--- Input Enclosed Below ---
--- src/hdl/svna_pkg.sv ---
// shared types and codes for the smooth vertex normal accumulator
package svna_pkg;

   localparam logic [1:0] KIND_WRITE = 2'd0;
   localparam logic [1:0] KIND_TRI   = 2'd1;
   localparam logic [1:0] KIND_READ  = 2'd2;
   localparam logic [1:0] KIND_SPARE = 2'd3;

   typedef struct packed {
      logic [1:0]         kind;
      logic [9:0]         vertex_index;
      logic signed [15:0] pos_x;
      logic signed [15:0] pos_y;
      logic signed [15:0] pos_z;
      logic [9:0]         corner_a;
      logic [9:0]         corner_b;
      logic [9:0]         corner_c;
   } svna_req_type;

   typedef struct packed {
      logic [9:0]         out_index;
      logic signed [15:0] norm_x;
      logic signed [15:0] norm_y;
      logic signed [15:0] norm_z;
      logic               degenerate;
   } svna_rsp_type;

   typedef enum logic [1:0] {
      OP_WRITE,
      OP_TRI,
      OP_READ,
      OP_READ_BAD
   } svna_op_type;

   typedef struct packed {
      svna_op_type        op;
      logic [9:0]         index;
      logic signed [15:0] pos_x;
      logic signed [15:0] pos_y;
      logic signed [15:0] pos_z;
      logic [9:0]         corner_a;
      logic [9:0]         corner_b;
      logic [9:0]         corner_c;
   } svna_cmd_type;

   typedef struct packed {
      logic               valid;
      logic               degenerate;
      logic signed [15:0] nx;
      logic signed [15:0] ny;
      logic signed [15:0] nz;
   } svna_nres_type;

endpackage

--- src/hdl/svna_front.sv ---
// front end: takes request beats, checks indices and queues commands
module svna_front #(
   parameter int MAX_VERTICES = 1024
) (
   input  logic                  clock,
   input  logic                  reset,
   input  logic                  enable,
   input  logic                  req_valid,
   output logic                  req_ready,
   input  svna_pkg::svna_req_type req_data,
   output logic                  q_valid,
   output svna_pkg::svna_cmd_type q_cmd,
   input  logic                  q_pop
);
   import svna_pkg::*;

   localparam logic [16:0] Lim = 17'(MAX_VERTICES);

   svna_cmd_type entry_ff [2];
   logic         wr_ptr_ff, rd_ptr_ff;
   logic [1:0]   count_ff, count_in;
   svna_cmd_type cmd_in;
   logic         push_ok, push_en, pop_en, accept;
   logic         idx_ok, a_ok, b_ok, c_ok;

   assign idx_ok = 17'(req_data.vertex_index) < Lim;
   assign a_ok   = 17'(req_data.corner_a) < Lim;
   assign b_ok   = 17'(req_data.corner_b) < Lim;
   assign c_ok   = 17'(req_data.corner_c) < Lim;

   always_comb begin
      cmd_in.index    = req_data.vertex_index;
      cmd_in.pos_x    = req_data.pos_x;
      cmd_in.pos_y    = req_data.pos_y;
      cmd_in.pos_z    = req_data.pos_z;
      cmd_in.corner_a = req_data.corner_a;
      cmd_in.corner_b = req_data.corner_b;
      cmd_in.corner_c = req_data.corner_c;
      cmd_in.op       = OP_WRITE;
      push_ok         = 1'b0;
      case (req_data.kind)
         KIND_WRITE: begin
            push_ok = idx_ok;
         end
         KIND_TRI: begin
            cmd_in.op = OP_TRI;
            push_ok   = a_ok && b_ok && c_ok;
         end
         KIND_READ: begin
            cmd_in.op = idx_ok ? OP_READ : OP_READ_BAD;
            push_ok   = 1'b1;
         end
         default: begin
            push_ok = 1'b0;
         end
      endcase
   end

   assign req_ready = enable && (count_ff != 2'd2);
   assign accept    = req_valid && req_ready;
   assign push_en   = accept && push_ok;
   assign q_valid   = count_ff != 2'd0;
   assign pop_en    = q_pop && q_valid;
   assign q_cmd     = entry_ff[rd_ptr_ff];
   assign count_in  = count_ff + 2'(push_en) - 2'(pop_en);

   always_ff @(posedge clock) begin
      if (push_en) begin
         entry_ff[wr_ptr_ff] <= cmd_in;
      end
      if (reset) begin
         wr_ptr_ff <= 1'b0;
         rd_ptr_ff <= 1'b0;
         count_ff  <= 2'd0;
      end else begin
         if (push_en) begin
            wr_ptr_ff <= ~wr_ptr_ff;
         end
         if (pop_en) begin
            rd_ptr_ff <= ~rd_ptr_ff;
         end
         count_ff <= count_in;
      end
   end

endmodule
--- End of Enclosed Input ---
> _Your objective_
Wherever the string "enable" appears in the records, copy the whole line.

> _Answer section_
   input  logic                  enable,
   assign req_ready = enable && (count_ff != 2'd2);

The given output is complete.